■ YOUR OBJECTIVE
Check every line of the data below for the word "restart". Copy the ones that have it.
(GIVEN RECORDS Opens)
--- src/rtl/sound_fx.sv ---
// sound_fx: pong sound effects. Watches ball position and scores on each game
// tick, detects wall bounces, paddle bounces and goals, and drives a piezo pin
// with a gated square wave (one tone for bounces, a two-tone jingle for goals).
// Build option: SOUND_MUTE_EN adds bus.mute, which gates the speaker pin only.
// state_dbg exposes the FSM state: 0 IDLE, 1 BOUNCE, 2 GOAL_HI, 3 GOAL_LO.
module sound_fx #(
    parameter int HALF_WALL    = 2500,
    parameter int HALF_PADDLE  = 1250,
    parameter int HALF_GOAL_HI = 833,
    parameter int HALF_GOAL_LO = 1667,
    parameter int DUR_BOUNCE   = 40,
    parameter int DUR_GOAL     = 150,
    parameter int CNTW         = 16
) (
    input  logic       clk,
    input  logic       reset,
    sound_fx_if.slave  bus
);

    // Duration counter is sized for the longer of the two tone lengths.
    localparam int DUR_MAX = (DUR_GOAL > DUR_BOUNCE) ? DUR_GOAL : DUR_BOUNCE;
    localparam int DURW    = $clog2(DUR_MAX + 1);

    typedef enum logic [1:0] {
        IDLE    = 2'd0,
        BOUNCE  = 2'd1,
        GOAL_HI = 2'd2,
        GOAL_LO = 2'd3
    } state_t;

    // Last nonzero movement direction along one axis; NONE means unknown.
    typedef enum logic [1:0] {
        DIR_NONE = 2'b00,
        DIR_POS  = 2'b01,
        DIR_NEG  = 2'b10
    } dir_t;

    // History of the previous tick.
    logic [3:0] prev_x, prev_y, prev_p1, prev_p2;
    logic       hist_valid;
    dir_t       dirx, diry;

    // Tone engine state.
    state_t            state, state_nx;
    logic [DURW-1:0]   dur_cnt, dur_nx;
    logic [CNTW-1:0]   half_sel, half_nx;
    logic [CNTW-1:0]   half_cnt, cnt_nx;
    logic              wave, wave_nx;
    logic              busy_q;
    logic              restart;

    // Per-tick event decode.
    dir_t step_x, step_y;
    dir_t dirx_nx, diry_nx;
    logic goal_ev, paddle_ev, wall_ev;
    logic score_chg, score_zero;

    // A reversal needs both a real move now and a known previous direction.
    function automatic logic reverses(input dir_t step, input dir_t last);
        return (step != DIR_NONE) && (last != DIR_NONE) && (step != last);
    endfunction

    // Decode goal / paddle / wall events against the stored history.
    always_comb begin
        step_x = DIR_NONE;
        step_y = DIR_NONE;
        if (bus.x > prev_x)      step_x = DIR_POS;
        else if (bus.x < prev_x) step_x = DIR_NEG;
        if (bus.y > prev_y)      step_y = DIR_POS;
        else if (bus.y < prev_y) step_y = DIR_NEG;

        score_chg  = (bus.score_p1 != prev_p1) || (bus.score_p2 != prev_p2);
        score_zero = (bus.score_p1 == 4'd0) && (bus.score_p2 == 4'd0);

        // Priority GOAL > PADDLE > WALL; nothing fires until history is valid.
        goal_ev   = hist_valid && score_chg && !score_zero;
        paddle_ev = hist_valid && !goal_ev && reverses(step_x, dirx);
        wall_ev   = hist_valid && !goal_ev && !paddle_ev && reverses(step_y, diry);

        // First tick after reset/goal forgets direction; zero deltas keep it.
        dirx_nx = dirx;
        diry_nx = diry;
        if (!hist_valid) begin
            dirx_nx = DIR_NONE;
            diry_nx = DIR_NONE;
        end else begin
            if (step_x != DIR_NONE) dirx_nx = step_x;
            if (step_y != DIR_NONE) diry_nx = step_y;
        end
    end

    // History registers: loaded on every tick; a goal invalidates them so the
    // ball respawn jump is never seen as a bounce.
    always_ff @(posedge clk) begin
        if (!reset) begin
            prev_x     <= '0;
            prev_y     <= '0;
            prev_p1    <= '0;
            prev_p2    <= '0;
            hist_valid <= 1'b0;
            dirx       <= DIR_NONE;
            diry       <= DIR_NONE;
        end else if (bus.game_tick) begin
            prev_x     <= bus.x;
            prev_y     <= bus.y;
            prev_p1    <= bus.score_p1;
            prev_p2    <= bus.score_p2;
            hist_valid <= !goal_ev;
            dirx       <= dirx_nx;
            diry       <= diry_nx;
        end
    end

    // Effect FSM: start/retrigger tones on events, count duration in ticks.
    always_comb begin
        state_nx = state;
        dur_nx   = dur_cnt;
        half_nx  = half_sel;
        restart  = 1'b0;
        if (bus.game_tick) begin
            if (goal_ev) begin
                state_nx = GOAL_HI;
                dur_nx   = DURW'(DUR_GOAL);
                half_nx  = CNTW'(HALF_GOAL_HI);
                restart  = 1'b1;
            end else if ((paddle_ev || wall_ev) &&
                         (state == IDLE || state == BOUNCE)) begin
                state_nx = BOUNCE;
                dur_nx   = DURW'(DUR_BOUNCE);
                half_nx  = paddle_ev ? CNTW'(HALF_PADDLE) : CNTW'(HALF_WALL);
                restart  = 1'b1;
            end else if (state != IDLE) begin
                // Expiry happens on the tick that takes the count from 1 to 0.
                dur_nx = dur_cnt - 1'b1;
                if (dur_cnt == DURW'(1)) begin
                    if (state == GOAL_HI) begin
                        state_nx = GOAL_LO;
                        dur_nx   = DURW'(DUR_GOAL);
                        half_nx  = CNTW'(HALF_GOAL_LO);
                        restart  = 1'b1;
                    end else begin
                        state_nx = IDLE;
                    end
                end
            end
        end
    end

    // Square wave: phase-aligned restart (high, count 0) on every tone entry,
    // silent and held at 0 in IDLE, otherwise toggle when the count wraps.
    always_comb begin
        cnt_nx  = half_cnt + 1'b1;
        wave_nx = wave;
        if (restart) begin
            cnt_nx  = '0;
            wave_nx = 1'b1;
        end else if (state_nx == IDLE) begin
            cnt_nx  = '0;
            wave_nx = 1'b0;
        end else if (half_cnt == half_sel - 1'b1) begin
            cnt_nx  = '0;
            wave_nx = ~wave;
        end
    end

    // Tone engine registers; reset wins over any tone in progress.
    always_ff @(posedge clk) begin
        if (!reset) begin
            state    <= IDLE;
            dur_cnt  <= '0;
            half_sel <= '0;
            half_cnt <= '0;
            wave     <= 1'b0;
            busy_q   <= 1'b0;
        end else begin
            state    <= state_nx;
            dur_cnt  <= dur_nx;
            half_sel <= half_nx;
            half_cnt <= cnt_nx;
            wave     <= wave_nx;
            busy_q   <= (state_nx != IDLE);
        end
    end

    assign bus.busy      = busy_q;
    assign bus.state_dbg = state;

`ifdef SOUND_MUTE_EN
    // Mute only gates the pin; the wave keeps running so un-muting resumes phase.
    assign bus.speaker = wave & ~bus.mute;
`else
    assign bus.speaker = wave;
`endif

endmodule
(GIVEN RECORDS Closes)
■ RESPONSE
    logic              restart;
        restart  = 1'b0;
                restart  = 1'b1;
                restart  = 1'b1;
                        restart  = 1'b1;
    // Square wave: phase-aligned restart (high, count 0) on every tone entry,
        if (restart) begin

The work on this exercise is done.